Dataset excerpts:
________________________________________
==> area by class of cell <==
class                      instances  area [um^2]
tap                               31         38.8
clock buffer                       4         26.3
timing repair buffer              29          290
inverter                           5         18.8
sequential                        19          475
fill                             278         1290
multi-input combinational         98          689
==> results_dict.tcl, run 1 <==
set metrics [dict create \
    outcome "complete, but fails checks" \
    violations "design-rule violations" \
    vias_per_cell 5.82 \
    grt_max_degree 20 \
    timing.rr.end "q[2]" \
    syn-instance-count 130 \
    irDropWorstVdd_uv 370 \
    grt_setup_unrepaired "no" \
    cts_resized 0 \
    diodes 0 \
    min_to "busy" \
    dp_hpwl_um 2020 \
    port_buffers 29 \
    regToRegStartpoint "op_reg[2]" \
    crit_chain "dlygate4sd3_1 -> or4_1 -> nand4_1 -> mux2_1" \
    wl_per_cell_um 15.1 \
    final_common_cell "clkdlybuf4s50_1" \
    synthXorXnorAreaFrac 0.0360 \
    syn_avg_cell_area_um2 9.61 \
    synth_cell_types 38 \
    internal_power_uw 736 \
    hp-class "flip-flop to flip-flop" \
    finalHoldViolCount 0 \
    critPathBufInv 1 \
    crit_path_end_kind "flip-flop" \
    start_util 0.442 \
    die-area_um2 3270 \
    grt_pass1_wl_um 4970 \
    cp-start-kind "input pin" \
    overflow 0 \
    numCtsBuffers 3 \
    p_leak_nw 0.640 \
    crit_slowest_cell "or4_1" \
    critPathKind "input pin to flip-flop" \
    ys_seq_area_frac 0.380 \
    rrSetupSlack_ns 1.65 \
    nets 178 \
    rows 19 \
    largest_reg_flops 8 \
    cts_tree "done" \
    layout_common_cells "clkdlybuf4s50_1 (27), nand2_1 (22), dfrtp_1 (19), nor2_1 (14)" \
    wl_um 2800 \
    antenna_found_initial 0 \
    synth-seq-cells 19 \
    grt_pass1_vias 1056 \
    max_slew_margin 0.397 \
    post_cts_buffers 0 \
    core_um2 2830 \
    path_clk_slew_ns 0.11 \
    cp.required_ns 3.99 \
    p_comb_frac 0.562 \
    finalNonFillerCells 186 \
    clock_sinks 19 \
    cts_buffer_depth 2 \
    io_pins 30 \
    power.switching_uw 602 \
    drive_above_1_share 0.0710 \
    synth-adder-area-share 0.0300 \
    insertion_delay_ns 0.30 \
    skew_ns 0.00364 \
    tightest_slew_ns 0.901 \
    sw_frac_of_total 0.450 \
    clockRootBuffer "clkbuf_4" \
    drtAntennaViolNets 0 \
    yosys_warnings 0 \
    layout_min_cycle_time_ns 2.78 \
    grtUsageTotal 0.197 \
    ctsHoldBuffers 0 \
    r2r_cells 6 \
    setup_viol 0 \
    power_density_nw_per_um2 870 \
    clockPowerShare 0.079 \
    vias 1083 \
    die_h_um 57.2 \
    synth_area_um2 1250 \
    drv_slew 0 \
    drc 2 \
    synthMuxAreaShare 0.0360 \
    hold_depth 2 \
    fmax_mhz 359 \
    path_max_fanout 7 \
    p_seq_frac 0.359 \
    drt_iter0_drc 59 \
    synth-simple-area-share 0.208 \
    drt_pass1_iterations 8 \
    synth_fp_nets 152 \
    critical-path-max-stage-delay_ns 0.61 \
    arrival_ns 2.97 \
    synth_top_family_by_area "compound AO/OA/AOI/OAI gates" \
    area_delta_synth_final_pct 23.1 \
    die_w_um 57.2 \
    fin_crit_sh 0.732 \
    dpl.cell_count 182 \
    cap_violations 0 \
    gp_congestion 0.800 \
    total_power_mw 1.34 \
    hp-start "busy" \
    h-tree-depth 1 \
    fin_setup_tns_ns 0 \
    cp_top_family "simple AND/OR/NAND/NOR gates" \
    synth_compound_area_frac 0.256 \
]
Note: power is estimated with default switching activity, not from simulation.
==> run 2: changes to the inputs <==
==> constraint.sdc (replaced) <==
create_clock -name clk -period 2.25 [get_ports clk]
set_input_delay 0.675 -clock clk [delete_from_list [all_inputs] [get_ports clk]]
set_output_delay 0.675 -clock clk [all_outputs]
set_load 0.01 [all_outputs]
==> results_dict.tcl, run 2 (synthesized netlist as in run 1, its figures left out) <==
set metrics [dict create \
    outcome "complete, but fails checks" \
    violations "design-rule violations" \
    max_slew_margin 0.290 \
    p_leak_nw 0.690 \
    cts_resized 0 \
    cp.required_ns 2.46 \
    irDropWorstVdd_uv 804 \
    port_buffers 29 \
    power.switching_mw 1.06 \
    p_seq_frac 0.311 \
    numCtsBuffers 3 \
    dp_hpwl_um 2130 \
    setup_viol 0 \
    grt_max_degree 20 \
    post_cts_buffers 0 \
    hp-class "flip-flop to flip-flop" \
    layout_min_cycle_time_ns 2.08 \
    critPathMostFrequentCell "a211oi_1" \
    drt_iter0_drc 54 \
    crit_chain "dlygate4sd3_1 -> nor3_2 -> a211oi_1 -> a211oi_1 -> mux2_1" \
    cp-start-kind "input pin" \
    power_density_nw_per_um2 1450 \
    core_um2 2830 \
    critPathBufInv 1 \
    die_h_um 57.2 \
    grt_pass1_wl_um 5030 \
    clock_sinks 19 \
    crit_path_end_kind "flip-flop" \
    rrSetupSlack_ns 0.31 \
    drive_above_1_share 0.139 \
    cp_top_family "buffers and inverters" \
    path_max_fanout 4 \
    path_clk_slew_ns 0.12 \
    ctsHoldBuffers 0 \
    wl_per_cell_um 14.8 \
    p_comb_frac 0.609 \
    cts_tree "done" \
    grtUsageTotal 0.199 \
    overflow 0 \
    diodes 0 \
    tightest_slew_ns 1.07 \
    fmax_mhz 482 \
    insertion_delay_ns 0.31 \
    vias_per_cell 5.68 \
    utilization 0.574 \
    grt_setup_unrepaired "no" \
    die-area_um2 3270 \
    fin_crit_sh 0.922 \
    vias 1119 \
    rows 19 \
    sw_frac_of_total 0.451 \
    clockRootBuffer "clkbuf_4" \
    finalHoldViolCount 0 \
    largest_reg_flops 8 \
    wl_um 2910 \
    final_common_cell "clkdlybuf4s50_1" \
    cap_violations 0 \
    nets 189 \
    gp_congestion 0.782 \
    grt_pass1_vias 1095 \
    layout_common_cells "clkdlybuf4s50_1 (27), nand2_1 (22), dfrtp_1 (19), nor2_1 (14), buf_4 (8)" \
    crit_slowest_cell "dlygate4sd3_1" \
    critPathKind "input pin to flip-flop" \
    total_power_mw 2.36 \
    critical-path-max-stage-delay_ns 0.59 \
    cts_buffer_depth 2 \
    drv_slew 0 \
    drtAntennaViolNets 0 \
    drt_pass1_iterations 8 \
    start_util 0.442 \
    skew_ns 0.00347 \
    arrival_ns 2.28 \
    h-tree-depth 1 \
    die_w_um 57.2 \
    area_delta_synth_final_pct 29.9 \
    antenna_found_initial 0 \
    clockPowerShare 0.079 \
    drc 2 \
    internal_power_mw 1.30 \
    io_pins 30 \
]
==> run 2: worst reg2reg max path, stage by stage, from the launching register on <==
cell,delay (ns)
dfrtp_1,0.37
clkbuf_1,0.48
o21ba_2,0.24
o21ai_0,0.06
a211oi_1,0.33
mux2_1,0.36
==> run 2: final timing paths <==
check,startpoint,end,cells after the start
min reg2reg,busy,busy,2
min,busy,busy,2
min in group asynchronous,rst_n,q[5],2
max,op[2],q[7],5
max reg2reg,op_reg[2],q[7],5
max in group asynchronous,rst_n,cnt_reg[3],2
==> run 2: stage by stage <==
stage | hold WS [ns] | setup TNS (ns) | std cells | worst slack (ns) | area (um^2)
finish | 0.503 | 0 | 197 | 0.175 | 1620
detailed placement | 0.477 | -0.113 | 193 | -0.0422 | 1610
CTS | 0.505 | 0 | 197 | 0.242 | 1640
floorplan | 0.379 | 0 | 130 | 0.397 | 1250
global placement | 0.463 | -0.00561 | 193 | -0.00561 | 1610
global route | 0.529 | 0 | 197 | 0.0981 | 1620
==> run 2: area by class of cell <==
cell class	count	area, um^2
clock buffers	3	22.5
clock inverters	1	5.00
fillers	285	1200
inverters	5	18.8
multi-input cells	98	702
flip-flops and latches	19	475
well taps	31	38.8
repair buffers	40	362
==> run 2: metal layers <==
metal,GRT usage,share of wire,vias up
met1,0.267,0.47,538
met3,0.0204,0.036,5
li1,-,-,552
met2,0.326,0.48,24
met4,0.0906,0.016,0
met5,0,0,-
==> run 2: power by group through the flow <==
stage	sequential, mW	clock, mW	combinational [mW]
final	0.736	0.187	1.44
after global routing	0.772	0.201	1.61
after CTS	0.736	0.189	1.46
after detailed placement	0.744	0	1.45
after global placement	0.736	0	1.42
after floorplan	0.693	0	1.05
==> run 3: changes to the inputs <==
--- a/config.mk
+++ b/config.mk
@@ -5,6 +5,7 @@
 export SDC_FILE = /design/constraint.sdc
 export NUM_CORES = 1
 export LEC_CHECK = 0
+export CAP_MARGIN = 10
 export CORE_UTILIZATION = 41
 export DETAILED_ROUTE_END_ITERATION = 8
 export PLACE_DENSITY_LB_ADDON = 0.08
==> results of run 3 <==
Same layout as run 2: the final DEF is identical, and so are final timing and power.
________________________________________
Work required:
In your answer, include only the lines above starting at the line that holds "internal_power_mw 1.30 \" and ending at the line that holds "run 2: stage", copied exactly.

Answer box:
    internal_power_mw 1.30 \
    io_pins 30 \
]
==> run 2: worst reg2reg max path, stage by stage, from the launching register on <==
cell,delay (ns)
dfrtp_1,0.37
clkbuf_1,0.48
o21ba_2,0.24
o21ai_0,0.06
a211oi_1,0.33
mux2_1,0.36
==> run 2: final timing paths <==
check,startpoint,end,cells after the start
min reg2reg,busy,busy,2
min,busy,busy,2
min in group asynchronous,rst_n,q[5],2
max,op[2],q[7],5
max reg2reg,op_reg[2],q[7],5
max in group asynchronous,rst_n,cnt_reg[3],2
==> run 2: stage by stage <==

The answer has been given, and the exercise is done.